--- Goal of the exercise ---
Print the data below exactly, but only the lines from the one containing "frac | 0% |" down to the one containing "cells | 8.41 mW |", inclusive.

┄┄┄┄┄┄┄┄┄┄┄┄┄┄┄┄┄┄┄┄

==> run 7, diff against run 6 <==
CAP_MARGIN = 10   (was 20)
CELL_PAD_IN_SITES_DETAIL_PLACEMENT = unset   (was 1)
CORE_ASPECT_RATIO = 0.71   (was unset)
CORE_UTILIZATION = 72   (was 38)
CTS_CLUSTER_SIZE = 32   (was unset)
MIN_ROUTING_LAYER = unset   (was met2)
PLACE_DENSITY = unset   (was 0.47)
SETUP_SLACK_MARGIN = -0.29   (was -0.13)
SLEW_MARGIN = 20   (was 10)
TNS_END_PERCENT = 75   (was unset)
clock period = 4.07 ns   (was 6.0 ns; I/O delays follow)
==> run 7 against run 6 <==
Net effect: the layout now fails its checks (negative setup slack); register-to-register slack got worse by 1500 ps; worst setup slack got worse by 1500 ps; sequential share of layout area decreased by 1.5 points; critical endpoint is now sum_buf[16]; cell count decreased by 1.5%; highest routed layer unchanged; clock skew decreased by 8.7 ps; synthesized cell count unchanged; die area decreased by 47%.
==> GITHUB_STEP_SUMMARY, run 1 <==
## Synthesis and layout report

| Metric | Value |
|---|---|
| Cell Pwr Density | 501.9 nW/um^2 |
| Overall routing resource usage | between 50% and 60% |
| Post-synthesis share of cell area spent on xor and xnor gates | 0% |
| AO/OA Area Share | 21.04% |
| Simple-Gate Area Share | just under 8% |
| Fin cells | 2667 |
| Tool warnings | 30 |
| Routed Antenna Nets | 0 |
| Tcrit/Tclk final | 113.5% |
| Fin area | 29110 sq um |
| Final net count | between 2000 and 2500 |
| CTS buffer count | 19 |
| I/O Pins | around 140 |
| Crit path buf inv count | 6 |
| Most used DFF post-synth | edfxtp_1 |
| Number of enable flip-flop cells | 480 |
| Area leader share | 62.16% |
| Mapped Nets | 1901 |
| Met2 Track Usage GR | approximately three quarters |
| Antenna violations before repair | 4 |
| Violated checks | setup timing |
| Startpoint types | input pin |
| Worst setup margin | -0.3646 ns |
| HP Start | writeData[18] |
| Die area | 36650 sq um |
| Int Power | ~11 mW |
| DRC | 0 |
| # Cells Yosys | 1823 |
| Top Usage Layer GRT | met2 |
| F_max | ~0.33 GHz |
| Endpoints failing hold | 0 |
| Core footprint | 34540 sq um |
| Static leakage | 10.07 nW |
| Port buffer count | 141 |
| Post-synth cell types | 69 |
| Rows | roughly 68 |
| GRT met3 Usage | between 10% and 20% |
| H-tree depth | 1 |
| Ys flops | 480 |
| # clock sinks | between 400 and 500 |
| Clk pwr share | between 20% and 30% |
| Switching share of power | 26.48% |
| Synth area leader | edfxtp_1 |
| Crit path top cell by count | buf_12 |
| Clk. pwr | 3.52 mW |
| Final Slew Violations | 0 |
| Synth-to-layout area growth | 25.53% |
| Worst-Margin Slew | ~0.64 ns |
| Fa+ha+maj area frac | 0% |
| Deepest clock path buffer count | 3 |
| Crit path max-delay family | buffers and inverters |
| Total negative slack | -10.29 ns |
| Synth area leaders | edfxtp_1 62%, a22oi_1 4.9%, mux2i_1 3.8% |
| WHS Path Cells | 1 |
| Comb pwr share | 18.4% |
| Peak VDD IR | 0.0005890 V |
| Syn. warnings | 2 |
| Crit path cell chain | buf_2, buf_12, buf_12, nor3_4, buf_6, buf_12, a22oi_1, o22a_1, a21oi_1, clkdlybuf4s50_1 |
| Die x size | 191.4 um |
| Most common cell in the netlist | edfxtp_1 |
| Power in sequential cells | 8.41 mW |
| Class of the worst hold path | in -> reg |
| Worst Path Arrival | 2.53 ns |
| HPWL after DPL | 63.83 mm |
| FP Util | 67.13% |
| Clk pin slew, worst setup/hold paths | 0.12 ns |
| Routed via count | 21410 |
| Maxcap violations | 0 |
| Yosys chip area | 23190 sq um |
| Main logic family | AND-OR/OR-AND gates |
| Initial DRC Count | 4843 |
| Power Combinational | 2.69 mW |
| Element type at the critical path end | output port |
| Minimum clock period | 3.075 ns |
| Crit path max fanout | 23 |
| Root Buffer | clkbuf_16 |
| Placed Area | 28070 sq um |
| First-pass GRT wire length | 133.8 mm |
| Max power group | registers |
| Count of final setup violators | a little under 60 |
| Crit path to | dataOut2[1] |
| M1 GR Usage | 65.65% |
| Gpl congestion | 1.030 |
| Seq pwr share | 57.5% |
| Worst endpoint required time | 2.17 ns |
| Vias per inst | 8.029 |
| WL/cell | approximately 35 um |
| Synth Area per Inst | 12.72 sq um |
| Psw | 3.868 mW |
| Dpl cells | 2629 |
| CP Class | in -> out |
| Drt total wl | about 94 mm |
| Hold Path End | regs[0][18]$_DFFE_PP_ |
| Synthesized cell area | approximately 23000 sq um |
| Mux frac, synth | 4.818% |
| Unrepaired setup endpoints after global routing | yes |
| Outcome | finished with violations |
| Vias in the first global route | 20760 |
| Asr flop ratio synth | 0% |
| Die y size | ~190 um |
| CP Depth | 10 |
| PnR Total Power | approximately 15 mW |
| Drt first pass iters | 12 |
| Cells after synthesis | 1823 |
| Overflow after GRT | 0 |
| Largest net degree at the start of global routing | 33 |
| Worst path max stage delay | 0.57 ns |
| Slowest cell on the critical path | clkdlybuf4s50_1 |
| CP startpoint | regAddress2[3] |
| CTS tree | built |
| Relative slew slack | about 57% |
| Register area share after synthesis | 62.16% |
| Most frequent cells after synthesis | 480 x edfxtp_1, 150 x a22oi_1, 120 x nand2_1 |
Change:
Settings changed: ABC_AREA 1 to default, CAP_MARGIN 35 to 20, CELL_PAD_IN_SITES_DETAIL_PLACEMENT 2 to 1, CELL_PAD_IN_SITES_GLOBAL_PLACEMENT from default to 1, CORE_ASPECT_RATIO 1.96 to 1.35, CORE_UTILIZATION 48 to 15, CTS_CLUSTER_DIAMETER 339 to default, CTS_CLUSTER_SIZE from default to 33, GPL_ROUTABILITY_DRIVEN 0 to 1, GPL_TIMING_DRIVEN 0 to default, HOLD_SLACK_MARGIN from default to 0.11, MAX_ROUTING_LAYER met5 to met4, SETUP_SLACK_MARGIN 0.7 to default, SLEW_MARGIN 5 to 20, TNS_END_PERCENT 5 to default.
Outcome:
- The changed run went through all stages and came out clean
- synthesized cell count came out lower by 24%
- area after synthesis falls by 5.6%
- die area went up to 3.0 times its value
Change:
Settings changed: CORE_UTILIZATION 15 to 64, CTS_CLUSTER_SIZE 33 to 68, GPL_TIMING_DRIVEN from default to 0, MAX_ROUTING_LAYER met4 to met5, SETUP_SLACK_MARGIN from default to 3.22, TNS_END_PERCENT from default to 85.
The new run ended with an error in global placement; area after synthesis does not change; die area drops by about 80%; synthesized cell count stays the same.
## the previous run
==> flow/design.v (excerpt) <==
module smm(input clk, reset,
           input [7:0] readdata,
           output we, 
			  output [15:0] address,
			  output [7:0] writedata);
For scale: about 520 cells after synthesis, ~68 flip-flops, ~35 I/O pins, about 4800 um^2 of cells after synthesis.
make LEC_CHECK=0 CAP_MARGIN=20 CORE_MARGIN=2 CORE_UTILIZATION=48 CTS_CLUSTER_SIZE=37 SETUP_SLACK_MARGIN=-0.26 SLEW_MARGIN=20 finish   # period 2.65 ns
run.sh (not shown) runs the stock make flow with config.mk's settings and CLKGATE_MAP_FILE=.
The previous run ran in full, but the layout does not pass; the checks complain about negative setup slack.
==> build 16: inputs <==
## AHB2CAN_top
module AHB2CAN_top
(
	input logic HCLK, HRESETn, HWRITE, HSEL,
	input logic [31:0] HADDR, HWDATA,
	input logic [1:0] HTRANS,
	input logic [2:0] HBURST, HSIZE,
	output logic [31:0] HRDATA,
	output logic HRESP, HREADYOUT,
	input logic rx_data,
	output logic tx_data
);
clock: 4.94 ns
lec_check: 0
cap_margin: 5
cell_pad_in_sites_detail_placement: 0
cell_pad_in_sites_global_placement: 0
core_margin: 2
core_utilization: 72
cts_cluster_diameter: 348
cts_cluster_size: 15
max_routing_layer: met4
place_density_lb_addon: 0.02
setup_slack_margin: 1.41
slew_margin: 20
run.sh (not shown) runs the stock make flow with config.mk's settings and CLKGATE_MAP_FILE=.
==> build 37: changes against build 16 <==
==> flow/config.mk (replaced) <==
export PLATFORM = sky130hd
export DESIGN_NAME = AHB2CAN_top
export DESIGN_NICKNAME = AHB2CAN_top
export VERILOG_FILES = /design/flow/design.v
export SDC_FILE = /design/flow/constraint.sdc
export NUM_CORES = 4
export LEC_CHECK = 0
export CAP_MARGIN = 20
export CELL_PAD_IN_SITES_DETAIL_PLACEMENT = 0
export CELL_PAD_IN_SITES_GLOBAL_PLACEMENT = 0
export CORE_MARGIN = 2
export CORE_UTILIZATION = 72
export CTS_CLUSTER_DIAMETER = 97
export CTS_CLUSTER_SIZE = 29
export MAX_ROUTING_LAYER = met4
export PLACE_DENSITY_LB_ADDON = 0.14
export SLEW_MARGIN = 20
==> flow/constraint.sdc (replaced) <==
create_clock -name core_clock -period 16.0 [get_ports {HCLK}]
set_input_delay 3.2000 -clock core_clock [delete_from_list [all_inputs] [get_ports {HCLK}]]
set_output_delay 3.2000 -clock core_clock [all_outputs]
set_load 0.01 [all_outputs]
==> trial 88: changes against build 16 <==
==> flow/config.mk (replaced) <==
export PLATFORM = sky130hd
export DESIGN_NAME = AHB2CAN_top
export DESIGN_NICKNAME = AHB2CAN_top
export VERILOG_FILES = /design/flow/design.v
export SDC_FILE = /design/flow/constraint.sdc
export NUM_CORES = 4
export LEC_CHECK = 0
export CAP_MARGIN = 20
export CORE_MARGIN = 2
export CORE_UTILIZATION = 40
export MIN_ROUTING_LAYER = met2
export SETUP_SLACK_MARGIN = 1.73
export SLEW_MARGIN = 20
==> flow/constraint.sdc (replaced) <==
create_clock -name core_clock -period 10.0 [get_ports {HCLK}]
set_input_delay 2.0000 -clock core_clock [delete_from_list [all_inputs] [get_ports {HCLK}]]
set_output_delay 2.0000 -clock core_clock [all_outputs]
set_load 0.01 [all_outputs]
==> results <==
| item | trial 88 | build 16 | build 37 |
|---|---|---|---|
| P_leak | 12.8 nW | 13.6 nW | 11.9 nW |
| Fraction of area in multi-input gates | 0.392 | 0.405 | 0.419 |
| Number of buffers created by CTS | 82 | 55 | 29 |
| Die W | 283 um | 212 um | 212 um |
| CTS-repair resized insts | 8 | 58 | 0 |
| Largest net degree at the start of global routing | 87 | 144 | 184 |
| Syn-to-layout area delta | 13.7% | 15.8% | 6.06% |
| Hold path startpoint | CANbus.RX_SR.RX_SR.parallel_out[12] | - | CANbus.RX_SR.RX_SR.parallel_out[28] |
| Mean routed wirelength per cell | 23.3 um | 26.2 um | 23.6 um |
| Setup skew after layout | 0.0538 ns | 0.0785 ns | 0.0490 ns |
| Most crowded layer after global routing | met3 | met2 | met2 |
| Sequential power | 0.00301 W | 0.00609 W | 0.00188 W |
| Outcome | failed layout checks | finished clean | finished clean |
| Reasons for failing layout checks | DRC | - | - |
| End point of the most critical hold path | CANbus.RX_SR.RX_SR.parallel_out[13] | - | CANbus.RX_SR.RX_SR.parallel_out[29] |
| Path class of the lowest-slack min-delay path | register to register | input pin to asynchronous set/reset pin | register to register |
| Number of H-tree branching levels | 3 | 2 | 1 |
| Slew margin rel. | 0.155 | 0.313 | 0.206 |
| Combinational power | 0.000129 W | - | 0.0000720 W |
| Actual transition at the worst max-transition pin | 1.27 ns | 1.03 ns | 1.18 ns |
== job 1801 ==
==> flow/design.v <==
module ALU(
    clk,
    rst_n,
    valid,
    ready,
    mode,
    in_A,
    in_B,
    out
);
    input         clk, rst_n;
    input         valid;
    input  [1:0]  mode;  
    output        ready;
    input  [31:0] in_A, in_B;
    output [63:0] out;
    parameter IDLE = 3'd0;
    parameter MUL  = 3'd1;
    parameter DIV  = 3'd2;
    parameter AND = 3'd3;
    parameter OR = 3'd4;
    parameter OUT  = 3'd5;
    reg  [ 2:0] state, state_nxt;
    reg  [ 4:0] counter, counter_nxt;
    reg  [63:0] shreg, shreg_nxt;
    reg  [31:0] alu_in, alu_in_nxt;
    reg  [32:0] alu_out;
    reg         ready;
    assign out = shreg;
    always @(*) begin
        if(state==OUT) ready = 1;
        else ready = 0;
    end
    always @(*) begin
        case(state)
            IDLE: begin
                if(!valid)                state_nxt = IDLE;
                else if(valid && mode==0) state_nxt = MUL;
                else if(valid && mode==1) state_nxt = DIV;
                else if(valid && mode==2) state_nxt = AND;
                else                      state_nxt = OR;
            end
            MUL : state_nxt = (counter==31) ? OUT : MUL;
            DIV : state_nxt = (counter==31) ? OUT : DIV;
            AND : state_nxt = OUT;
            OR  : state_nxt = OUT;
            OUT : state_nxt = IDLE;
            default : state_nxt = IDLE;
        endcase
    end
    always @(*) begin
        if(state==MUL && counter<31) begin
            counter_nxt = counter + 1;
        end
        else if(state==DIV && counter<31) begin
            counter_nxt = counter + 1;
        end
        else begin
            counter_nxt = 0;
        end
    end
    always @(*) begin
        case(state)
            IDLE: begin
                if (valid) begin
                    alu_in_nxt = in_B;
                end
                else begin
                    alu_in_nxt = 0;
                end
            end
            OUT : begin
                alu_in_nxt = 0;
            end
            default: begin
                alu_in_nxt = alu_in;
            end
        endcase
    end
    always @(*) begin
        case(state)
            IDLE: alu_out = 0;
            MUL : begin
                if(shreg[0]==1)
                    alu_out = alu_in + shreg[63:32];
                else
                    alu_out = shreg[63:32];
            end
            DIV : begin
                if(shreg[62:31]>=alu_in) begin
                    alu_out = shreg[62:31] - alu_in;
                end
                else begin 
                    alu_out = shreg[62:31];
                end
            end
            AND : alu_out = shreg[31:0] & alu_in;
            OR  : alu_out = shreg[31:0] | alu_in;
            OUT : alu_out = 0;
            default : alu_out = 0;
        endcase
    end
    always @(*) begin
        case(state)
            IDLE: begin
                if (valid) begin
                    shreg_nxt[31:0] = in_A;
                    shreg_nxt[63:32] = 32'b0;
                end
                else begin
                    shreg_nxt[31:0] = 0;
                    shreg_nxt[63:32] = 32'b0;
                end
            end
            MUL : begin
                shreg_nxt = {alu_out, shreg[31:1]};
            end
            DIV : begin
                shreg_nxt = {alu_out[31:0], shreg[30:0], (shreg[62:31]>=alu_in)};
            end
            AND : shreg_nxt = {31'b0, alu_out};
            OR  : shreg_nxt = {31'b0, alu_out};
            OUT :  
            shreg_nxt = shreg;
            default :  
            shreg_nxt = shreg;
        endcase
    end
    always @(posedge clk or negedge rst_n) begin
        if (!rst_n) begin
            state <= IDLE;
            counter <= 0;
            shreg <= 0;
            alu_in <= 0;
        end
        else begin
            state <= state_nxt;
            counter <= counter_nxt;
            shreg <= shreg_nxt;
            alu_in <= alu_in_nxt;
        end
    end
endmodule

┄┄┄┄┄┄┄┄┄┄┄┄┄┄┄┄┄┄┄┄

--- Solution to this exercise ---
| Fa+ha+maj area frac | 0% |
| Deepest clock path buffer count | 3 |
| Crit path max-delay family | buffers and inverters |
| Total negative slack | -10.29 ns |
| Synth area leaders | edfxtp_1 62%, a22oi_1 4.9%, mux2i_1 3.8% |
| WHS Path Cells | 1 |
| Comb pwr share | 18.4% |
| Peak VDD IR | 0.0005890 V |
| Syn. warnings | 2 |
| Crit path cell chain | buf_2, buf_12, buf_12, nor3_4, buf_6, buf_12, a22oi_1, o22a_1, a21oi_1, clkdlybuf4s50_1 |
| Die x size | 191.4 um |
| Most common cell in the netlist | edfxtp_1 |
| Power in sequential cells | 8.41 mW |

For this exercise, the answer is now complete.